- Exercise requirements: Find the line below that contains "set_output_delay 1.2500 -clock". Transcribe it and every line after it exactly, adding nothing.

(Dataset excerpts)
>>
==> v14: inputs <==
==> flow/design.v (excerpt) <==
module measure_sys(
	input            sys_clk,
	input            sys_rst_n,
	input      [7:0] askdemod_data,    
	input      [9:0] fsk_demod,        
	input      [7:0] pskdemod_data,    
	output     [7:0] demod_data,
	output     [7:0] uart_mod_type,
	output    [15:0] uart_demod_fre,
	output     [7:0] uart_mod_depth,
	output reg [7:0] uart_delta_freq
);
	localparam SAMPLE_DIV = 249;   
	localparam WAVE_DIV   = 24;    
	wire [8:0] fskdemod_data_9;
	wire [9:0] fskdemod_data_10;
	wire [7:0] ma;
	wire [7:0] mf;
	wire ask_is_sine_wave;
	wire fsk_is_sine_wave;
	wire [7:0] askdemod_vpp;
	wire [9:0] fskdemod_vpp;
	wire [7:0] pskdemod_vpp;
	wire [7:0] askdemod_dc_offset;
	wire [7:0] ask_papr;
	wire [9:0] fsk_papr;
	wire [7:0] psk_papr;
	wire [15:0] ask_freq_out;
	wire [15:0] fsk_freq_out;
	wire [15:0] psk_freq_out;
	signed_unsigned_converter #(9) signed_unsigned_converter_fsk2(
		.data_in(fsk_demod[8:0]),
		.is_signed(1'b1),
		.data_out(fskdemod_data_9)
	);
	signed_unsigned_converter #(10) signed_unsigned_converter_fsk3(
		.data_in(fsk_demod),
		.is_signed(1'b1),
		.data_out(fskdemod_data_10)
	);
	wire sample_en;
	clk_divider #(.FRE_DIV(SAMPLE_DIV)) clk_divider_inst(
		.clk(sys_clk),
		.rst_n(sys_rst_n),
		.sample_en(sample_en)
	);
	measure #(.N(8), .WAVE_DIV(WAVE_DIV)) measure_ask(
		.clk(sys_clk),
		.sample_en(sample_en),
		.rst_n(sys_rst_n),
		.signal_in_unsigned(askdemod_data),
  ...
==> flow/config.mk <==
export PLATFORM = sky130hd
export DESIGN_NAME = measure_sys
export DESIGN_NICKNAME = measure_sys
export VERILOG_FILES = /design/flow/design.v
export SDC_FILE = /design/flow/constraint.sdc
export NUM_CORES = 4
export LEC_CHECK = 0
export CAP_MARGIN = 0
export CELL_PAD_IN_SITES_GLOBAL_PLACEMENT = 0
export CORE_ASPECT_RATIO = 0.71
export CORE_MARGIN = 2
export CORE_UTILIZATION = 68
export CTS_CLUSTER_SIZE = 90
export GPL_ROUTABILITY_DRIVEN = 1
export MAX_ROUTING_LAYER = met4
export MIN_ROUTING_LAYER = met1
export PLACE_DENSITY_LB_ADDON = 0.22
export SETUP_SLACK_MARGIN = 5.0
export SLEW_MARGIN = 20
==> flow/constraint.sdc <==
create_clock -name core_clock -period 77.3 [get_ports {sys_clk}]
set_input_delay 15.4600 -clock core_clock [delete_from_list [all_inputs] [get_ports {sys_clk}]]
set_output_delay 15.4600 -clock core_clock [all_outputs]
set_load 0.01 [all_outputs]
run.sh (not shown) runs the stock make flow with config.mk's settings and CLKGATE_MAP_FILE=.
==> v21 (differences from v14) <==
- CORE_ASPECT_RATIO: 0.71 -> 0.94
- CORE_UTILIZATION: 68 -> 69
- CTS_CLUSTER_SIZE: 90 -> 24
==> results <==
Against v14, the clock skew of v21 is higher by 0.012 ns. Final cell count is about the same in v14 and v21. Sequential share of layout area is about the same in v14 and v21. Of v14 and v21, v21 has the higher setup slack (gap 0.31 ns).
==> inputs of run a <==
// Top_1553B_APB
module Top_1553B_APB
(
  APB_CLK,
  APB_RESETn,
  APB_RDATA,
  APB_READY,
  APB_SLVERR,
  APB_STRB,
  APB_PROT, 
  APB_ADDR,
  APB_ENABLE,
  APB_WRITE,
  APB_WDATA,
  APB_SEL,
  rx0_1553,
  tx0_1553,
  tx0_en,
  rx1_1553,
  tx1_1553,
  tx1_en
);
Settings: LEC_CHECK=0, ABC_AREA=1, CAP_MARGIN=0, CELL_PAD_IN_SITES_DETAIL_PLACEMENT=0, CORE_MARGIN=2, CORE_UTILIZATION=72, CTS_CLUSTER_DIAMETER=346, CTS_CLUSTER_SIZE=15, GPL_ROUTABILITY_DRIVEN=0, GPL_TIMING_DRIVEN=1, HOLD_SLACK_MARGIN=0.29, MAX_ROUTING_LAYER=met5, MIN_ROUTING_LAYER=met1, PLACE_DENSITY=0.65, SETUP_SLACK_MARGIN=-0.0, SLEW_MARGIN=40; clock period 2.38 ns.
run.sh (not shown) runs the stock make flow with config.mk's settings and CLKGATE_MAP_FILE=.
==> run b: changes against run a <==
Settings changed: CAP_MARGIN 0 to 20, CELL_PAD_IN_SITES_DETAIL_PLACEMENT 0 to default, CORE_ASPECT_RATIO from default to 1.38, CTS_CLUSTER_DIAMETER 346 to 203, CTS_CLUSTER_SIZE 15 to default, GPL_ROUTABILITY_DRIVEN 0 to default, GPL_TIMING_DRIVEN 1 to default, HOLD_SLACK_MARGIN 0.29 to default, MAX_ROUTING_LAYER met5 to met4, MIN_ROUTING_LAYER met1 to default, PLACE_DENSITY 0.65 to default, PLACE_DENSITY_LB_ADDON from default to 0.03, SETUP_SLACK_MARGIN -0.0 to default, SLEW_MARGIN 40 to 20.
==> flow/constraint.sdc (replaced) <==
create_clock -name core_clock -period 6.25 [get_ports {APB_CLK}]
set_input_delay 1.2500 -clock core_clock [delete_from_list [all_inputs] [get_ports {APB_CLK}]]
set_output_delay 1.2500 -clock core_clock [all_outputs]
set_load 0.01 [all_outputs]
==> summary of the runs <==
In synthesized cell count, run b and run a do not differ.
Against run b, the critical path depth of run a is higher by 6.
Between run b and run a, the lower via count is in run b (gap about 3.5%, measured against run a).
Between run a and run b, the lower final cell count is in run b (gap 3.4%, measured against run b).
Run b finished with timing, DRC and antenna clean. Run a ran to the end with violations: negative setup slack.
In run b the final area is smaller than in run a, by about 3%.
<<
- Answer to the problem:
set_output_delay 1.2500 -clock core_clock [all_outputs]
set_load 0.01 [all_outputs]
==> summary of the runs <==
In synthesized cell count, run b and run a do not differ.
Against run b, the critical path depth of run a is higher by 6.
Between run b and run a, the lower via count is in run b (gap about 3.5%, measured against run a).
Between run a and run b, the lower final cell count is in run b (gap 3.4%, measured against run b).
Run b finished with timing, DRC and antenna clean. Run a ran to the end with violations: negative setup slack.
In run b the final area is smaller than in run a, by about 3%.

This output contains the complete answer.